Just learn to laugh. Look, if you will, in verse 13, A merry heart maketh a cheerful countenance. Have you ever seen people, they claim to be saved, but they look like they have a gallbladder attack? I mean, if they have a merry heart, the Bible says it's going to show up on the face. A merry heart maketh a cheerful countenance, but by sorrow of the heart the spirit is broken. Now, when it says the spirit is broken, what he means is the string snaps. The spirit, that's the wellspring of life.
That is the true inner man, and when that spirit is broken, the zest, the enthusiasm, the spark, the thrill, the fight is gone out of life. Now, you'd better, dear friend, know that having a merry heart is wonderful medicine. A merry heart is the sign of happiness. Now, happiness and joy are not the same thing, but they are related, they're first cousins. Joy is that constant presence of God no matter what happens, but a merry heart is the ability to capture and enjoy those wonderful times of life and let it turn to laughter. Wyndham said that laughter is the mind sneezing.
I like that. You know that there are three things that animals don't do that human beings do? Animals don't blush.
Man's the only animal that can blush if you call him an animal and he's the only one that needs to. Second thing animals don't do, they don't cry. Animals don't weep. No animal weeps. You might think your dog is weeping. That's just matter in his eyes.
That's all that is. Dogs don't cry. Third thing animals don't do is they don't laugh.
They don't blush. They don't weep and they don't laugh. That tells me that man made in the image of God reflects the character of God and God is a God of joy and laughter is a gift from God. Now, there's nothing wrong with laughter. As a matter of fact, laughter comes innately. You don't have to teach children to laugh. You have to teach children when not to laugh and if you really have the joy of the Lord in your heart, it's going to show up on your face.
Look at it again. A merry heart maketh a cheerful countenance. What's another word for a cheerful countenance? It's a smile. Let me read something about a smile.
This was written by an anonymous author, but I think it is incredible. It costs nothing but creates much good. It enriches those who receive it without impoverishing those who give it away.
It happens in a flash, but the memory of it can last forever. No one is so rich that he can get along without it. No one is too poor to feel rich when receiving it. It creates happiness in the home, fosters goodwill in business, and is the countersign of friends. It is rest to the weary, daylight to the discouraged, sunshine to the sad, and nature's best antidote for trouble.
Yet it cannot be bought, begged, borrowed, or stolen, for it is something of no earthly good to anyone until it is given away willingly. I love that. Hey, listen, folks. When you dress up in the morning, don't forget to put on a smile and don't be ashamed of your sense of humor.

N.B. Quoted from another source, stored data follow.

### src/hw/rtl/c2d_cell.sv
// One window column cell: holds a 3-pixel column, hands it to its neighbor,
// forms three registered products and their registered column sum. Uses c2d_pkg.
`timescale 1ns / 1ps

module c2d_cell #(
    parameter int PIXEL_BITS = c2d_pkg::DEF_PIXEL_BITS,
    parameter int COEF_BITS  = c2d_pkg::DEF_COEF_BITS
) (
    input  logic                                   aclk,
    input  logic                                   aresetn,
    input  c2d_pkg::c2d_cell_ctrl_t                ctrl,
    input  logic [c2d_pkg::KSIZE*PIXEL_BITS-1:0]   col_in,   // row 0 in low bits
    input  logic [c2d_pkg::KSIZE*COEF_BITS-1:0]    taps,     // row 0 in low bits
    output logic [c2d_pkg::KSIZE*PIXEL_BITS-1:0]   col_out,
    output logic signed [c2d_pkg::SUM_BITS-1:0]    col_sum
);

    import c2d_pkg::*;

    localparam int PROD_BITS = PIXEL_BITS + COEF_BITS;

    logic [KSIZE*PIXEL_BITS-1:0]  col_reg;
    logic signed [PROD_BITS-1:0]  prod_reg  [KSIZE];
    logic signed [PROD_BITS-1:0]  prod_next [KSIZE];
    logic signed [SUM_BITS-1:0]   sum_reg;
    logic signed [SUM_BITS-1:0]   sum_next;

    always_ff @(posedge aclk) begin
        if (!aresetn) begin
            col_reg <= '0;
        end else if (ctrl.shift) begin
            col_reg <= col_in;
        end
    end

    always_comb begin
        for (int k = 0; k < KSIZE; k++) begin
            prod_next[k] = $signed(col_reg[k*PIXEL_BITS +: PIXEL_BITS])
                         * $signed(taps[k*COEF_BITS +: COEF_BITS]);
        end
    end

    // sum wraps at SUM_BITS, which is exact for the field's range
    always_comb begin
        sum_next = '0;
        for (int k = 0; k < KSIZE; k++) begin
            sum_next = sum_next + SUM_BITS'(prod_reg[k]);
        end
    end

    always_ff @(posedge aclk) begin
        if (ctrl.step) begin
            for (int k = 0; k < KSIZE; k++) begin
                prod_reg[k] <= prod_next[k];
            end
            sum_reg <= sum_next;
        end
    end

    assign col_out = col_reg;
    assign col_sum = sum_reg;

endmodule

Listen, your sense of humor is a gift from God, and it has been documented. I mean psychologically documented that laughter along with a well-rounded sense of humor is one of the sure signs of intelligence.
So now everybody's going to go around smiling. Listen, I'm not talking about unwholesome laughter. I'm not talking about cheap, coarse, degrading humor. The Bible warns against that. The Bible says in Ephesians 5, verse 4 that we are warned against filthiness and foolish talking and jesting, which is not convenient.
Crude jokes, sexual innuendos, and all of these things, they have no place. But good, wholesome laughter is a gift from God, and Abraham Lincoln said one time that God must have meant for us to laugh, or else He would not have made so many mules and parrots and monkeys and human beings. God wants us to laugh. God gave Sarah a little child, and God taught Sarah to name that child Laughter.
We call his name Isaac, but the name Isaac means Laughter. Genesis 21, verse 6, And Sarah said, God hath made me to laugh, so that all that will hear will laugh with me. Laughing at what God did when he gave that home, a little boy that brought such joy that they called his name Laughter. Here's a verse on laughter I want you to put down. Luke, chapter 6, and verse 21.
Jesus is looking at people who are downtrodden and sorrowful, and he says, Blessed are ye that hunger now, for ye shall be filled. Blessed are ye that weep now, for ye shall laugh. That's what Jesus said, ye shall laugh. Yes, there's a time to weep.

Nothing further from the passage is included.